A first look at Ozuki in Soba, which serves noodles for $72

Soba on the rise in New York as ramen declines: Comply with ramen’s magical journey from the opening of Ippudo in early 2011 to the current, with ramen eating places receding from the dialog.

In Japan, soba is the nation’s native noodle, made out of buckwheat fairly than wheat, and is claimed to have well being advantages. Actually, most genuine soba noodles are gluten-free.

Now, for soba in New York Metropolis, there’s Ozuki, at 95 Guernsey Avenue close to Norman Avenue, which has simply opened in an industrial-looking space of ​​West Greenpoint, in a stretch that has develop into its personal Little Tokyo. The restaurant is run by soba grasp and marketing consultant Shoichi Kotani, who moved right here from Tokyo in 2008 and equipped contemporary soba noodles to Yakitori Torishin, Momokawa, and the now-closed Kibo, the place he labored alongside Joel Robuchon.

It has been a very long time since we have had a soba place that ranks among the many finest on the town. One should look again to Honmura Ann restaurant in Soho, which had a exceptional run from 1991 to 2007, making noodles on the premises in a small area, and serving dishes that includes tempura-caught shrimp in Tokyo Bay. Costs reached $18 or so in 1993 when Ruth Reichl reviewed them in {a magazine} The New York Instances. Extra just lately, Sarashina Hori, a department of one in every of Tokyo’s oldest soba retailers, was unable to make it to the Flatiron, after solely two years of operation.

A dark storefront with shiny bronze metal trim looks empty inside.

Ozuki was discovered inside 95 Guernsey behind white material curtains.

A man in a blue robe leans over a white bowl, with a tray of sea urchins in front of him.

Shuichi Kotani prepares a bowl of soba.

From behind the soba counter, Kotani assembles soba bowls from a menu of seven a la carte and 7 sorts of soba ranging in worth from $26 to $72, served in signature pottery he designed himself. The costliest order is a $72 bowl of noodles known as deluxe sashimi.

On the underside, he locations a tangle of chilly, inexperienced soba with matcha powder, then pours over a refreshing dashi broth that tastes of the ocean. He slices slabs of sashimi, together with stomach tuna, yellowtail, salmon, uncooked pink shrimp, and native scallops and arranges them on prime, together with orange salmon roe and uni sticks. This sea faculty is garnished with a single shiso leaf, crimson seaweed, and chopped inexperienced onions earlier than being delivered to prospects. In any other case, he’s taken to one of many dozens of tables within the room.

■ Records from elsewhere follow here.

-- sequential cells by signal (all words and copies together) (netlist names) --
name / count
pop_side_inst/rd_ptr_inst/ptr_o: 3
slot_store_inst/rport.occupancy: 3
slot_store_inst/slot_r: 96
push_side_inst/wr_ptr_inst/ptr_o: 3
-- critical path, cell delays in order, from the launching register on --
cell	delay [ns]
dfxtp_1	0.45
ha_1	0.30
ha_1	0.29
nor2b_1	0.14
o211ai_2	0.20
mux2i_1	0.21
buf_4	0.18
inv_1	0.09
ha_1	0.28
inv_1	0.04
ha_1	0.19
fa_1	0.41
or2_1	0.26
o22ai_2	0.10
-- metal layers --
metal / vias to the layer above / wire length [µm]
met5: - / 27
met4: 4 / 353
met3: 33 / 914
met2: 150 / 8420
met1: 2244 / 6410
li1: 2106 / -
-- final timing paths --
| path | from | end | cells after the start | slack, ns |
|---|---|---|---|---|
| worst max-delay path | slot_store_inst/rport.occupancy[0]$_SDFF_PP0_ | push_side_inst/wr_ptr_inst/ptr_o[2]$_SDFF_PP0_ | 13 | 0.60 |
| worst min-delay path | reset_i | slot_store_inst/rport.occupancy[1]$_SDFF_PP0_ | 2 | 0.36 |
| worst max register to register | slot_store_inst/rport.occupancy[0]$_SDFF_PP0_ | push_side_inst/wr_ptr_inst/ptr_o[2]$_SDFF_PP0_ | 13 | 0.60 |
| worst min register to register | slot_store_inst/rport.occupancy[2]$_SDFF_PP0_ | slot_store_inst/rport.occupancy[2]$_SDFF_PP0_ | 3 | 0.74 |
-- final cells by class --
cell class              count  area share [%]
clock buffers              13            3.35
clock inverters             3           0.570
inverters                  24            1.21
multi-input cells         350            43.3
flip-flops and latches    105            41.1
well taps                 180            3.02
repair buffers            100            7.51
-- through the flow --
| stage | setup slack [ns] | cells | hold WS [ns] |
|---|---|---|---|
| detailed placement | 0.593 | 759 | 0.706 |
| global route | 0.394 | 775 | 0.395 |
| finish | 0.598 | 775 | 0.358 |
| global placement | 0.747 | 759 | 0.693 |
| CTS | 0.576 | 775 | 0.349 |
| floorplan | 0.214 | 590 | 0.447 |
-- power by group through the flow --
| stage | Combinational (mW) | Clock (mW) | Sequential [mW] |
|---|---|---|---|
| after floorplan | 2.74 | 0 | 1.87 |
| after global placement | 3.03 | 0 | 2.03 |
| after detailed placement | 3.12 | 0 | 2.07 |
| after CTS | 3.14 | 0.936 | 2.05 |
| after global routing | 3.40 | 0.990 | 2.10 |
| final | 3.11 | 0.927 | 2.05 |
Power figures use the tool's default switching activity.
## src/hdl/drp_pkg.sv

```systemverilog
`default_nettype none

package drp_pkg;

  parameter int DRP_AW = 5;
  parameter int DRP_DW = 16;

  // ************************************************************
  // Divider register addresses
  // ************************************************************
  localparam logic [DRP_AW-1:0] ADDR_CLKOUT0_R1 = 5'h08;
  localparam logic [DRP_AW-1:0] ADDR_CLKOUT0_R2 = 5'h09;
  localparam logic [DRP_AW-1:0] ADDR_CLKFB_R1   = 5'h14;
  localparam logic [DRP_AW-1:0] ADDR_CLKFB_R2   = 5'h15;

  // Same 16-bit word, decoded as register 1 or register 2
  typedef union packed {
    struct packed {
      logic [2:0] phase_mux;
      logic       rsvd;
      logic [5:0] high_time;
      logic [5:0] low_time;
    } r1;
    struct packed {
      logic [7:0] rsvd;
      logic       edge_flag;  // Odd count
      logic       no_count;   // Bypass for count of 1
      logic [5:0] delay_time;
    } r2;
  } div_reg_u;

  localparam logic [DRP_DW-1:0] KEEP_R1 = 16'hF000;  // Phase mux and reserved bit
  localparam logic [DRP_DW-1:0] KEEP_R2 = 16'hFF00;  // Upper byte

endpackage

`default_nettype wire

```

## src/hdl/clk_profile_pkg.sv

```systemverilog
`default_nettype none

package clk_profile_pkg;

  parameter int NUM_PROFILES = 4;

  // CLKOUT0 divide and CLKFBOUT multiply, indexed by profile
  localparam logic [7:0] PROF_D [NUM_PROFILES] = '{8'd20, 8'd10, 8'd8, 8'd5};
  localparam logic [7:0] PROF_M [NUM_PROFILES] = '{8'd40, 8'd20, 8'd32, 8'd25};

  function automatic logic [7:0] prof_div_d(input int unsigned p);
    return PROF_D[p % NUM_PROFILES];
  endfunction

  function automatic logic [7:0] prof_mult_m(input int unsigned p);
    return PROF_M[p % NUM_PROFILES];
  endfunction

  // Returns {high_time, low_time}
  function automatic logic [11:0] div_r1_bits(input logic [7:0] n);
    logic [7:0] hi;
    logic [7:0] lo;
    hi = n >> 1;
    lo = n - hi;  // Extra half cycle goes to low time
    return {hi[5:0], lo[5:0]};
  endfunction

  // Returns {edge_flag, no_count, delay_time}
  function automatic logic [7:0] div_r2_bits(input logic [7:0] n);
    logic edge_f;
    logic nocnt;
    edge_f = n[0];
    nocnt  = (n == 8'd1);
    return {edge_f, nocnt, 6'd0};
  endfunction

endpackage

`default_nettype wire

```

## src/hdl/cfg_cmd_capture.sv

```systemverilog
`timescale 1ns/1ps
`default_nettype none

module cfg_cmd_capture #(
  parameter int PROF_W = 2
) (
  input  wire logic              CLKS,
  input  wire logic              RSTXS,
  input  wire logic              cfg_req,
  input  wire logic [PROF_W-1:0] cfg_prof,
  input  wire logic              clk_ready,
  output logic                   cfg_ack,
  output logic                   prof_req,
  output logic      [PROF_W-1:0] prof
);

  localparam logic [1:0] S_IDLE = 2'd0;
  localparam logic [1:0] S_BUSY = 2'd1;
  localparam logic [1:0] S_ACK  = 2'd2;

  logic [1:0] state;
  logic       req_d;

  always_ff @(posedge CLKS or negedge RSTXS) begin
    if (!RSTXS) begin
      state <= S_IDLE;
      req_d <= 1'b0;
    end else begin
      req_d <= cfg_req;
      case (state)
        S_IDLE:  if (cfg_req && !req_d) state <= S_BUSY;  // New request only on rising req
        S_BUSY:  if (clk_ready) state <= S_ACK;
        S_ACK:   if (!cfg_req) state <= S_IDLE;
        default: state <= S_IDLE;
      endcase
    end
  end

  // Profile held for the whole command
  always_ff @(posedge CLKS) begin
    if (state == S_IDLE && cfg_req && !req_d) prof <= cfg_prof;
  end

  assign prof_req = (state == S_BUSY);
  assign cfg_ack  = (state == S_ACK);

endmodule

`default_nettype wire

```

## src/hdl/profile_step_gen.sv

```systemverilog
`timescale 1ns/1ps
`default_nettype none

module profile_step_gen
  import drp_pkg::*;
  import clk_profile_pkg::*;
#(
  parameter int PROF_W = 2
) (
  input  wire logic              CLKS,
  input  wire logic              RSTXS,
  input  wire logic              prof_req,
  input  wire logic [PROF_W-1:0] prof,
  input  wire logic              step_ack,
  output logic                   step_req,
  output logic      [DRP_AW-1:0] step_addr,
  output logic      [DRP_DW-1:0] step_keep,
  output logic      [DRP_DW-1:0] step_bits,
  output logic                   steps_done
);

  logic              prof_req_d;
  logic              active;
  logic [2:0]        gen_cnt;   // Steps expanded so far
  logic [1:0]        ack_cnt;
  logic              buf_valid;
  logic [DRP_AW-1:0] buf_addr;
  logic [DRP_DW-1:0] buf_keep;
  logic [DRP_DW-1:0] buf_bits;
  logic [DRP_AW-1:0] nxt_addr;
  logic [DRP_DW-1:0] nxt_keep;
  div_reg_u          nxt_word;
  logic [7:0]        count;
  logic              start;
  logic              load;
  logic              fill;

  // ************************************************************
  // Step expansion
  // ************************************************************
  always_comb begin
    count    = gen_cnt[1] ? prof_mult_m(32'(prof)) : prof_div_d(32'(prof));
    nxt_word = '0;
    if (!gen_cnt[0]) begin
      {nxt_word.r1.high_time, nxt_word.r1.low_time} = div_r1_bits(count);
      nxt_keep = KEEP_R1;
    end else begin
      {nxt_word.r2.edge_flag, nxt_word.r2.no_count, nxt_word.r2.delay_time} = div_r2_bits(count);
      nxt_keep = KEEP_R2;
    end
    case (gen_cnt[1:0])
      2'd0:    nxt_addr = ADDR_CLKOUT0_R1;
      2'd1:    nxt_addr = ADDR_CLKOUT0_R2;
      2'd2:    nxt_addr = ADDR_CLKFB_R1;
      default: nxt_addr = ADDR_CLKFB_R2;
    endcase
  end

  assign start = prof_req & ~prof_req_d;
  assign load  = buf_valid & ~step_req & ~step_ack;  // Previous handshake fully closed
  assign fill  = active & (gen_cnt != 3'd4) & (~buf_valid | load);

  always_ff @(posedge CLKS or negedge RSTXS) begin
    if (!RSTXS) begin
      prof_req_d <= 1'b0;
      active     <= 1'b0;
      gen_cnt    <= 3'd0;
      ack_cnt    <= 2'd0;
      buf_valid  <= 1'b0;
      step_req   <= 1'b0;
      steps_done <= 1'b0;
    end else begin
      prof_req_d <= prof_req;
      steps_done <= 1'b0;
      if (start) begin
        active    <= 1'b1;
        gen_cnt   <= 3'd0;
        ack_cnt   <= 2'd0;
        buf_valid <= 1'b0;
      end else begin
        if (fill) gen_cnt <= gen_cnt + 3'd1;
        if (fill) buf_valid <= 1'b1;
        else if (load) buf_valid <= 1'b0;
        if (load) step_req <= 1'b1;
        if (step_req && step_ack) begin
          step_req <= 1'b0;
          ack_cnt  <= ack_cnt + 2'd1;
          if (ack_cnt == 2'd3) begin  // Fourth write done
            steps_done <= 1'b1;
            active     <= 1'b0;
          end
        end
      end
    end
  end

  always_ff @(posedge CLKS) begin
    if (fill) begin
      buf_addr <= nxt_addr;
      buf_keep <= nxt_keep;
      buf_bits <= nxt_word;
    end
    if (load) begin
      step_addr <= buf_addr;
      step_keep <= buf_keep;
      step_bits <= buf_bits;
    end
  end

endmodule

`default_nettype wire

```

## src/hdl/drp_rmw_engine.sv

```systemverilog
`timescale 1ns/1ps
`default_nettype none

module drp_rmw_engine
  import drp_pkg::*;
(
  input  wire logic              CLKS,
  input  wire logic              RSTXS,
  input  wire logic              step_req,
  input  wire logic [DRP_AW-1:0] step_addr,
  input  wire logic [DRP_DW-1:0] step_keep,
  input  wire logic [DRP_DW-1:0] step_bits,
  input  wire logic [DRP_DW-1:0] drp_do,
  input  wire logic              drp_drdy,
  output logic                   step_ack,
  output logic                   drp_den,
  output logic                   drp_dwe,
  output logic      [DRP_AW-1:0] drp_addr,
  output logic      [DRP_DW-1:0] drp_di
);

  localparam logic [2:0] S_IDLE    = 3'd0;
  localparam logic [2:0] S_READ    = 3'd1;
  localparam logic [2:0] S_WAIT_RD = 3'd2;
  localparam logic [2:0] S_WRITE   = 3'd3;
  localparam logic [2:0] S_WAIT_WR = 3'd4;
  localparam logic [2:0] S_ACK     = 3'd5;

  logic [2:0]        state;
  logic [DRP_AW-1:0] addr_q;
  logic [DRP_DW-1:0] data_q;

  always_ff @(posedge CLKS or negedge RSTXS) begin
    if (!RSTXS) begin
      state <= S_IDLE;
    end else begin
      case (state)
        S_IDLE:    if (step_req) state <= S_READ;
        S_READ:    state <= S_WAIT_RD;
        S_WAIT_RD: if (drp_drdy) state <= S_WRITE;
        S_WRITE:   state <= S_WAIT_WR;
        S_WAIT_WR: if (drp_drdy) state <= S_ACK;
        S_ACK:     if (!step_req) state <= S_IDLE;  // Four-phase close
        default:   state <= S_IDLE;
      endcase
    end
  end

  // ************************************************************
  // Address and merge register
  // ************************************************************
  always_ff @(posedge CLKS) begin
    if (state == S_IDLE && step_req) addr_q <= step_addr;
    if (state == S_WAIT_RD && drp_drdy) begin
      data_q <= (drp_do & step_keep) | step_bits;  // Untouched fields survive
    end
  end

  // One-cycle strobes from the single-cycle states
  assign drp_den  = (state == S_READ) | (state == S_WRITE);
  assign drp_dwe  = (state == S_WRITE);
  assign drp_addr = addr_q;
  assign drp_di   = data_q;
  assign step_ack = (state == S_ACK);

endmodule

`default_nettype wire

```

## src/hdl/pll_reset_seq.sv

```systemverilog
`timescale 1ns/1ps
`default_nettype none

module pll_reset_seq #(
  parameter int RST_HOLD  = 8,
  parameter int LOCK_SYNC = 2
) (
  input  wire logic CLKS,
  input  wire logic RSTXS,
  input  wire logic prof_req,
  input  wire logic steps_done,
  input  wire logic pll_locked,
  output logic      pll_rst,
  output logic      clk_ready
);

  localparam int CNT_W = $clog2(RST_HOLD + 1);

  logic                 prof_req_d;
  logic                 start;
  logic                 hold;
  logic [CNT_W-1:0]     hold_cnt;
  logic                 armed;      // Update finished and reset released
  logic [LOCK_SYNC-1:0] lock_sync;

  assign start = prof_req & ~prof_req_d;

  always_ff @(posedge CLKS or negedge RSTXS) begin
    if (!RSTXS) begin
      prof_req_d <= 1'b0;
      pll_rst    <= 1'b0;
      hold       <= 1'b0;
      hold_cnt   <= '0;
      armed      <= 1'b0;
    end else begin
      prof_req_d <= prof_req;
      if (start) begin
        pll_rst <= 1'b1;
        armed   <= 1'b0;
        hold    <= 1'b0;
      end else if (steps_done) begin
        hold     <= 1'b1;
        hold_cnt <= CNT_W'(RST_HOLD - 1);
      end else if (hold) begin
        if (hold_cnt <= CNT_W'(1)) begin  // Reset released RST_HOLD cycles after done
          hold    <= 1'b0;
          pll_rst <= 1'b0;
          armed   <= 1'b1;
        end else begin
          hold_cnt <= hold_cnt - CNT_W'(1);
        end
      end
    end
  end

  // ************************************************************
  // Lock synchronizer, only counts lock with reset low
  // ************************************************************
  always_ff @(posedge CLKS or negedge RSTXS) begin
    if (!RSTXS) begin
      lock_sync <= '0;
    end else begin
      lock_sync[0] <= pll_locked & ~pll_rst;
      for (int i = 1; i < LOCK_SYNC; i++) begin
        lock_sync[i] <= lock_sync[i-1];
      end
    end
  end

  assign clk_ready = armed & lock_sync[LOCK_SYNC-1] & ~start;  // Drops as a command starts

endmodule

`default_nettype wire

```

## src/hdl/clk_reconfig_top.sv

```systemverilog
`timescale 1ns/1ps
`default_nettype none

module clk_reconfig_top
  import drp_pkg::*;
#(
  parameter int PROF_W    = 2,
  parameter int RST_HOLD  = 8,
  parameter int LOCK_SYNC = 2
) (
  input  wire logic              CLKS,
  input  wire logic              RSTXS,
  // Host
  input  wire logic              cfg_req,
  input  wire logic [PROF_W-1:0] cfg_prof,
  output logic                   cfg_ack,
  // DRP
  output logic                   drp_den,
  output logic                   drp_dwe,
  output logic      [DRP_AW-1:0] drp_addr,
  output logic      [DRP_DW-1:0] drp_di,
  input  wire logic [DRP_DW-1:0] drp_do,
  input  wire logic              drp_drdy,
  // PLL control
  output logic                   pll_rst,
  input  wire logic              pll_locked,
  output logic                   clk_ready
);

  logic              prof_req;
  logic [PROF_W-1:0] prof;
  logic              step_req;
  logic              step_ack;
  logic [DRP_AW-1:0] step_addr;
  logic [DRP_DW-1:0] step_keep;
  logic [DRP_DW-1:0] step_bits;
  logic              steps_done;

  cfg_cmd_capture #(.PROF_W(PROF_W)) i_capture (
    .CLKS      (CLKS),
    .RSTXS     (RSTXS),
    .cfg_req   (cfg_req),
    .cfg_prof  (cfg_prof),
    .clk_ready (clk_ready),
    .cfg_ack   (cfg_ack),
    .prof_req  (prof_req),
    .prof      (prof)
  );

  profile_step_gen #(.PROF_W(PROF_W)) i_step_gen (
    .CLKS       (CLKS),
    .RSTXS      (RSTXS),
    .prof_req   (prof_req),
    .prof       (prof),
    .step_ack   (step_ack),
    .step_req   (step_req),
    .step_addr  (step_addr),
    .step_keep  (step_keep),
    .step_bits  (step_bits),
    .steps_done (steps_done)
  );

  drp_rmw_engine i_engine (
    .CLKS      (CLKS),
    .RSTXS     (RSTXS),
    .step_req  (step_req),
    .step_addr (step_addr),
    .step_keep (step_keep),
    .step_bits (step_bits),
    .drp_do    (drp_do),
    .drp_drdy  (drp_drdy),
    .step_ack  (step_ack),
    .drp_den   (drp_den),
    .drp_dwe   (drp_dwe),
    .drp_addr  (drp_addr),
    .drp_di    (drp_di)
  );

  pll_reset_seq #(.RST_HOLD(RST_HOLD), .LOCK_SYNC(LOCK_SYNC)) i_rst_seq (
    .CLKS       (CLKS),
    .RSTXS      (RSTXS),
    .prof_req   (prof_req),
    .steps_done (steps_done),
    .pll_locked (pll_locked),
    .pll_rst    (pll_rst),
    .clk_ready  (clk_ready)
  );

endmodule

`default_nettype wire

```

Green noodles on chopsticks with raw fish samples in the background.

Soba Sashimi Deluxe in Ozuki.
Robert Sietsma/Eater New York

You eat the fish first, then dip the specimens within the soy and wasabi supplied. Subsequent, eat pasta that’s agency and fluffy in texture. Because the fish disappears, the salmon roe clings to the noodles. In some methods, the remaining broth is crucial half; It’s equipped in a jug to pour into your bowl. “It is essentially the most nutritious a part of the meal, stuffed with antioxidants,” Kotani tells me, leaning over-the-counter.

Different soba choices embrace these containing duck, salmon, uni, tofu, soba flakes, and a variety of backyard greens together with eggplant and okra. Wash down your meal with sake or gluten-free soba beer.

A triangular bowl of dark goo.

Three sorts of soba with buckwheat groats.

A beige scoop of ice cream in a beige bowl with brown sprinkles on top.

The soba ice cream may be very creamy.

Actually, your complete place is a soba temple, with most entrees made with buckwheat in a single type or one other. Essentially the most scrumptious appetizer I attempted was the soba yakimisu ($14), which options three sorts of house-made miso on a triangular griddle seared with a torch and sprinkled with crunchy buckwheat grains.

I completed my meal with a small scoop of soba ice cream ($9). It was creamy and nutty, and total the most effective meals I’ve had this season – a becoming finish to a scrumptious summer time.